Anybody who has been following my blog probably already knows that I have disabilities, and that the portrayal of disability and the people who have them in media is a special interest of mine. The above burb from the 2011 Readercon convinced me that if nothing else, I had to host this topic for bittercon.
There's this idea in modern Western society that when a person gains a disability, they stop living. They might breathe, and eat, and do the whole cellular division thing, but they don't have a life anymore, and isn't it so sad? Disability is this strange thing in fiction like killing a character, except that everybody still has to deal with them.
This to me is a deep and insulting failure of societal imagination. I was born with my disabilities, and so have never been able-bodied, but I hear from other people with disabilities who used to be able-bodied, that this just isn't so. I hear people talking about how they would rather be dead than be deaf, or blind, or unable to walk, and it's this same attitude that bleeds into fiction and leaves an author unwilling to write a character gaining a disability. If you can't envision yourself with disabilities, how can you write a character with them?
The above blurb mentions the modern beauty culture, but this cultural chord is far older. Not all that long ago, physically disabled men and women were considered unmarriageable, worthless romantically, and doomed to half-life. Compared to books like What Katy Did and The Secret Garden, modern absence of disability could even be called an improvement. This doesn't mean it's good enough. The above blurb also mentions the modern American acceptance of violence, but I think the unwillingness to deal with disability is part of what marks this same culture's unwillingness to deal with the true consequences of violence.

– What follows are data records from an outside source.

From an optimization exercise on the open Yosys and OpenROAD flow, aimed at small area and a short achievable clock period; shortcuts taken in it are not production practice.
Only simulation tests tie the RTL to the original design; equivalence was not proved.

--- design/flow/config.mk ---
export PLATFORM = sky130hd
export DESIGN_NAME = tim_domains
export DESIGN_NICKNAME = tim_domains
export VERILOG_FILES = /design/flow/design.v
export SDC_FILE = /design/flow/constraint.sdc
export NUM_CORES = 4
export LEC_CHECK = 0
export CAP_MARGIN = 20
export CORE_MARGIN = 2
export CORE_UTILIZATION = 40
export CTS_CLUSTER_DIAMETER = 60
export CTS_CLUSTER_SIZE = 30
export SLEW_MARGIN = 20
--- design/flow/constraint.sdc ---
create_clock -name core_clock -period 45.0 [get_ports {clk}]
set_input_delay 9.0000 -clock core_clock [delete_from_list [all_inputs] [get_ports {clk}]]
set_output_delay 9.0000 -clock core_clock [all_outputs]
set_load 0.01 [all_outputs]
--- design/flow/design.v ---
module tim_domain (
    input  wire        clk,
    input  wire        rst,           
    input  wire        w_time,        
    input  wire [47:0] x_sec,
    input  wire [29:0] x_ns,
    input  wire        w_load,        
    input  wire        w_pstep,       
    input  wire        w_slew,        
    input  wire [29:0] x_slew_hi,
    input  wire        w_slew_lo0,    
    input  wire        w_rate,
    input  wire [24:0] x_rate,
    input  wire        w_valid,
    input  wire        x_valid,
    input  wire        w_hold,
    input  wire        x_hold,
    input  wire        w_pend,
    input  wire        x_pend_set,
    input  wire [77:0] x_pend_data,
    input  wire        w_thr,
    input  wire [26:0] x_thr,
    input  wire        w_sstep,
    input  wire [22:0] x_sstep,
    input  wire        w_steps,
    input  wire        w_href,
    input  wire [31:0] x_cnt_a,       
    input  wire        w_jref,
    input  wire [31:0] x_cnt_b,       
    output reg  [47:0] sec,
    output reg  [29:0] ns,
    output reg  [31:0] frac,
    output reg  [24:0] rate,          
    output reg         valid,
    output reg         hold,
    output reg  [61:0] slew,
    output reg  [31:0] steps,
    output reg  [31:0] jumps_refused,
    output reg  [31:0] hold_refused,
    output reg  [26:0] thr125,        
    output reg         pend_set,
    output reg  [77:0] pend_data,
    output wire [61:0] slew_a,        
    output wire        slew_a_lnz,    
    output wire [31:0] adv_frac,      
    output wire [1:0]  adv_e,         
    output wire [31:0] p2_frac,       
    output wire [31:0] p2_r,          
    output wire [23:0] slew_ceil,     
    output wire        slew_nz
);
    reg  [22:0] sstep;
    wire [23:0] s_full = {sstep, 1'b0};
    wire [23:0] sl_lo;
    wire        sl_ge;                                   
    td_add #(.W(24), .ARCH(1)) u_slo (.a(slew[23:0]), .b(~s_full), .ci(1'b1), .s(sl_lo), .co(sl_ge));
    wire        sl_hz = (slew[61:24] == 38'd0);
    wire        sl_lt = sl_hz && !sl_ge;                 
    reg  [37:0] sl_hi;
    reg         bw;
    integer     i;
    always @* begin
        bw = !sl_ge;
        for (i = 0; i < 38; i = i + 1) begin
            sl_hi[i] = slew[24 + i] ^ bw;
            bw       = bw & !slew[24 + i];
        end
    end
    assign slew_a = sl_lt ? 62'd0 : {sl_hi, sl_lo};
    assign slew_a_lnz = slew_a[31:0] != 32'd0;
    wire [23:0] absorb = sl_lt ? slew[23:0] : s_full;
    wire [33:0] f_x = {2'b00, frac};
    wire [33:0] f_y = {{9{rate[24]}}, rate};
    wire [33:0] f_z = ~{10'd0, absorb};
    wire [33:0] f_s = f_x ^ f_y ^ f_z;
    wire [33:0] f_c = {(f_x[32:0] & f_y[32:0]) | (f_x[32:0] & f_z[32:0]) | (f_y[32:0] & f_z[32:0]), 1'b1};
    wire [33:0] f;
    td_add #(.W(34), .ARCH(1)) u_f (.a(f_s), .b(f_c), .ci(1'b0), .s(f), .co());
    assign adv_frac = f[31:0];
    assign adv_e    = 2'd2 + f[33:32];
    wire [2:0]  ns_lo = {1'b0, ns[1:0]} + {1'b0, adv_e};
    wire        wrap  = ns_lo[2] && (ns[29:2] == 28'd249999999);
    reg  [27:0] ns_up;
    reg  [47:0] sec_up;
    reg         cy1, cy2;
    integer     i1, i2;
    always @* begin
        cy1 = ns_lo[2];
        for (i1 = 0; i1 < 28; i1 = i1 + 1) begin
            ns_up[i1] = ns[2 + i1] ^ cy1;
            cy1       = cy1 & ns[2 + i1];
        end
    end
    always @* begin
        cy2 = wrap;
        for (i2 = 0; i2 < 48; i2 = i2 + 1) begin
            sec_up[i2] = sec[i2] ^ cy2;
            cy2        = cy2 & sec[i2];
        end
    end
    wire [29:0] adv_ns = wrap ? {28'd0, ns_lo[1:0]} : {ns_up, ns_lo[1:0]};
    wire        p2_nb;                                    
    td_add #(.W(32), .ARCH(1)) u_p2 (.a(f[31:0]), .b(~slew_a[31:0]), .ci(1'b1), .s(p2_frac), .co(p2_nb));
    wire        bl    = !sl_lt && (slew[31:24] == 8'd0) && !sl_ge;
    wire [31:0] nh    = ~{2'b00, slew[61:32]};
    wire [2:0]  r_add = 3'd3 + {f[33], f[33:32]} + {2'd0, bl} - {2'd0, !p2_nb};
    wire [3:0]  r_lo  = {1'b0, nh[2:0]} + {1'b0, r_add};
    reg  [28:0] nh_up;
    reg         cy3;
    integer     i3;
    always @* begin
        cy3 = 1'b1;
        for (i3 = 0; i3 < 29; i3 = i3 + 1) begin
            nh_up[i3] = nh[3 + i3] ^ cy3;
            cy3       = cy3 & nh[3 + i3];
        end
    end
    assign p2_r = {r_lo[3] ? nh_up : nh[31:3], r_lo[2:0]};
    reg  [23:0] ceil_up;
    reg         cy4;
    integer     i4;
    always @* begin
        cy4 = slew[37:0] != 38'd0;
        for (i4 = 0; i4 < 24; i4 = i4 + 1) begin
            ceil_up[i4] = slew[38 + i4] ^ cy4;
            cy4         = cy4 & slew[38 + i4];
        end
    end
    assign slew_ceil = ceil_up;
    assign slew_nz   = slew != 62'd0;
    always @(posedge clk) begin
        if (w_time) begin
            sec <= x_sec;
            ns  <= x_ns;
        end else begin
            sec <= sec_up;
            ns  <= adv_ns;
        end
        frac        <= w_load ? 32'd0 : w_pstep ? p2_frac : adv_frac;
        slew[61:32] <= w_slew ? x_slew_hi : slew_a[61:32];
        slew[31:0]  <= w_slew_lo0 ? 32'd0 : slew_a[31:0];
        if (w_rate)  rate          <= x_rate;
        if (w_valid) valid         <= x_valid;
        if (w_hold)  hold          <= x_hold;
        if (w_steps) steps         <= x_cnt_a;
        if (w_href)  hold_refused  <= x_cnt_a;
        if (w_jref)  jumps_refused <= x_cnt_b;
        if (w_thr)   thr125        <= x_thr;
        if (w_sstep) sstep         <= x_sstep;
    end
    always @(posedge clk) begin
        if (w_pend && !rst) begin
            pend_set  <= x_pend_set;
            pend_data <= x_pend_data;
        end
    end
endmodule
Background: an optimization exercise with open tools, aiming at small area, a short achievable clock period and few clock cycles. Do not read the settings as production practice. RTL that was checked went through simulation tests only; none was proved equivalent to the original.

// kz_imgdigest
module kz_imgdigest (
    input  wire         clk,
    input  wire         rst,         
    input  wire         in_valid,
    output wire         in_ready,
    input  wire [35:0]  in_w0,       
    input  wire [35:0]  in_w1,       
    input  wire         in_last,     
    output reg          out_valid,   
    output wire [255:0] digest       
);
make LEC_CHECK=0 CAP_MARGIN=20 CORE_MARGIN=2 CORE_UTILIZATION=40 SETUP_SLACK_MARGIN=5 SLEW_MARGIN=20 SYNTH_HIERARCHICAL=1 finish   # period 10.0 ns
run.sh (not shown) runs the stock make flow with config.mk's settings and CLKGATE_MAP_FILE= SYNTH_SCRIPT=/design/flow/synth_recipe.tcl, a recipe that flattens the netlist after the stock synthesis.
Testbench counts at the start, summed over its fixed seeds: cycles 98,488.
Next try:
--- a/flow/design.v
+++ b/flow/design.v
@@ -70,22 +70,20 @@
         32'h510e527f, 32'h9b05688c, 32'h1f83d9ab, 32'h5be0cd19
     };
     reg         act;         
     reg         ra;          
     reg  [5:0]  u;           
     reg         nb;          
     reg         fin;         
     reg  [3:0]  sc;          
     reg         fold;        
     reg         pro;         
-    reg         foldx;       
-    reg         prox;        
     reg         r61;         
     reg         r62;         
     reg         first;       
     reg         rq;          
     reg  [95:0] sq;          
     reg  [3:0]  occ;         
     reg         lastin;      
     reg         padded;      
     reg         late;        
     reg  [27:0] bc;          
@@ -153,46 +151,41 @@
                     nb_n  = 1'b0;
                     if (!nb) begin act_n = 1'b0; ra_n = 1'b0; u_n = 6'd63; end
                 end
             end
         end
         if (ins & lenw) fin_n = 1'b1;
         occ_p = occ;
         if (ins & !padded) occ_p = occ4 ? occ - 4'd4 : 4'd0;
         lastin_n = lastin & !(ins & lenw);
     end
-    assign kidx    = u + 6'd1;
+    assign kidx    = u_n;
     wire occ_n_le3 = (occ_p <= 4'd3);
     wire occ_n_le7 = (occ_p <= 4'd7);
     wire u_n_mid   = (u_n >= 6'd1) & (u_n <= 6'd14);
     wire sure_n    = (sc_n == 4'd0) &
                      (!act_n | (act_n & !ra_n) | (ra_n & u_n_mid) |
                       (ra_n & (u_n == 6'd0) & nb_n) |
                       (ra_n & (u_n == 6'd63) & !fin_n));
     wire rdy_n     = !lastin_n & (occ_n_le3 | (occ_n_le7 & sure_n));
     always @(posedge clk) begin
         if (rst) begin
             act <= 1'b0; ra <= 1'b0; u <= 6'd63; nb <= 1'b0; fin <= 1'b0;
             sc <= 4'd0; out_valid <= 1'b0;
             fold <= 1'b0; pro <= 1'b0; r61 <= 1'b0; r62 <= 1'b0;
-            foldx <= 1'b0; prox <= 1'b0;
             first <= 1'b1;
             occ <= 4'd0; lastin <= 1'b0; padded <= 1'b0; late <= 1'b0;
             bc <= 28'd0; rdy <= 1'b0;
         end else begin
             act <= act_n; ra <= ra_n; u <= u_n; nb <= nb_n; fin <= fin_n;
             sc <= sc_n;
             fold <= ra_n & (u_n == 6'd0);
-            if (!stall) begin
-                foldx <= r62;
-                prox  <= idle & opt;
-            end
             pro  <= act_n & !ra_n;
             r61  <= ra_n & (u_n == 6'd62);
             r62  <= ra_n & (u_n == 6'd63);
             if (fold & !stall) first <= fin;
             out_valid <= fold & !stall & fin;
             rdy <= rdy_n & !acc;
             occ <= acc ? occ_p + 4'd9 : occ_p;
             if (acc) begin
                 bc <= bc + 28'd9;
                 if (in_last) lastin <= 1'b1;
@@ -214,53 +207,55 @@
                     late   <= 1'b0;
                 end
             end
         end
     end
     always @(posedge clk)
         if (acc) sq <= {sq[23:0], in_w0, in_w1};
     reg [31:0] kr;           
     always @(posedge clk) begin
         rq <= rst;
-        if (!stall) kr <= kt;
+        kr <= kt;
     end
     wire [31:0] wsch = ssig1(R[14]) + R[9] + ssig0(R[1]) + R[0];
     integer i;
     always @(posedge clk) begin
         for (i = 0; i < 15; i = i + 1)
             R[i] <= R[i + 1];
         R[15] <= ins ? mw : (stall ? R[0] : wsch);
     end
     reg  [31:0] PA;          
     reg  [31:0] PE;          
-    wire [31:0] hx  = foldx ? H6 : (prox ? vh : vg);
-    wire [31:0] dx  = foldx ? H2 : (prox ? vd : vc);
+    wire [31:0] hx  = fold ? H6 : (pro ? vh : vg);
+    wire [31:0] dx  = fold ? H2 : (pro ? vd : vc);
     wire [31:0] h0s = first ? IV[255:224] : H0;
     wire [31:0] h0m = r62 ? h0s : 32'd0;
     wire [63:0] cp1 = csa(hx, kr, R[15]);
     wire [63:0] cp2 = csa(cp1[31:0], cp1[63:32], h0m);
-    wire [31:0] pan = cp2[31:0] + cp2[63:32];
+    wire [31:0] pan;
+    kz_add32 u_addpa (.a(cp2[31:0]), .b(cp2[63:32]), .s(pan));
     wire [63:0] cq2 = csa(cp1[31:0], cp1[63:32], dx);
-    wire [31:0] pen = cq2[31:0] + cq2[63:32];
+    wire [31:0] pen;
+    kz_add32 u_addpe (.a(cq2[31:0]), .b(cq2[63:32]), .s(pen));
     wire [31:0] h4f = (fold & first) ? IV[127:96] : H4;
     wire [31:0] h4e = fold ? h4f : 32'd0;
     wire [31:0] ch  = (ve & vf) ^ (~ve & vg);
     wire [31:0] s1  = bsig1(ve);
     wire [31:0] s0  = bsig0(va);
     wire [31:0] maj = (va & vb) ^ (va & vc) ^ (vb & vc);
-    wire [63:0] ca1 = csa(maj, ch, PA);
-    wire [63:0] ca2 = csa(s1, s0, ca1[31:0]);
-    wire [63:0] ca3 = csa(ca2[31:0], ca2[63:32], ca1[63:32]);
+    wire [63:0] ca1 = csa(s1, s0, maj);
+    wire [63:0] ca2 = csa(ca1[31:0], ca1[63:32], ch);
+    wire [63:0] ca3 = csa(ca2[31:0], ca2[63:32], PA);
     wire [31:0] an;
     kz_add32 u_adda (.a(ca3[31:0]), .b(ca3[63:32]), .s(an));
-    wire [63:0] ce1 = csa(ch, PE, h4e);
-    wire [63:0] ce2 = csa(s1, ce1[31:0], ce1[63:32]);
+    wire [63:0] ce1 = csa(s1, ch, PE);
+    wire [63:0] ce2 = csa(ce1[31:0], ce1[63:32], h4e);
     wire [31:0] en;
     kz_add32 u_adde (.a(ce2[31:0]), .b(ce2[63:32]), .s(en));
     wire [31:0] iva = r61 ? IV[159:128] : (r62 ? IV[191:160] : IV[223:192]);
     wire [31:0] ive = r61 ? IV[31:0]    : (r62 ? IV[63:32]   : IV[95:64]);
     wire [31:0] sa  = (first ? iva : H3) + va;
     wire [31:0] se  = (first ? ive : H7) + ve;
     wire        hen = (r61 | r62 | fold) & !stall;
     wire [255:0] rn = fold ? {an, sa, H1, H2, en, se, H5, H6}
                            : {an, va, vb, vc, en, ve, vf, vg};
     wire         ld = ini;
What happened:
- The new run completed without violations
- setup slack improves by 0.11 ns
- non-clock buffer count came out higher by 49
- critical path depth came out higher by 4
- routed wire length came out higher by 5.1%
- worst hold slack degrades by 0.0049 ns
- utilization came out lower by 0.11 points
- via count came out higher by 0.99%
- first-iteration DRC count came out lower by 0.66%
- synthesized cell count came out higher by 1.5%
- global-route usage came out higher by 0.83 points
- sequential cell count came out lower by 2
Only the layout flow was run in the second run of this note; the RTL was not checked for function there.

-- separate check: timing with driven ports --
In the flow no input, the clock included, has a driving cell. The finished layouts below were timed again as built, in two steps. Step 1 (the two cells are an assumption about what drives the block):
set clk [get_ports {clk}]
set_driving_cell -lib_cell sky130_fd_sc_hd__clkbuf_16 $clk
set_driving_cell -lib_cell sky130_fd_sc_hd__buf_2 [delete_from_list [all_inputs] $clk]
Step 2 times the ports against the registers' clock, not the clock port: input delays grow and output delays shrink by t, the midpoint of the rising clock arrivals with the driver on. Three values: no drivers, after step 1, after step 2; two values: the first two.
run | t (ns) | setup WS [ns] | worst setup path at the end
the first run | 0.886 | 4.927 / 4.927 / 4.927 | register to register
the second run | 0.898 | 5.033 / 5.033 / 5.033 | register to register
After both steps setup and hold are still met in every run listed.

I've written previously about how many people see disability as getting in the way of a happy ending. I disagree with this (vehemently and loudly) but it is true that having someone around who has acquired a disability is having a living, breathing reminder that Bad Things Have Happened, in a way that a dead body obviously isn't. I'm not of the opinion that this is a bad thing, but it can be a hard one.
Not all is doom and gloom for people with disabilities in modern fantasy, however. There are some absolutely amazing books with disabled characters. Yes, I'm going to mention Megan Whalen Turner's Queen's Thief series, where the main character loses his had at the beginning of the the second book, and has to face his own prejudices and feelings of inadequacy as well as the purely practical adjustments, but there are others, Sarah Rees Brennan's The Demon's Lexicon and sequels, where one of the central characters has a severe limp, and a backstory as an athlete, whose brother wants to cure him against his will. The fifth Harry Potter movie portrays Harry showing symptoms of PTSD.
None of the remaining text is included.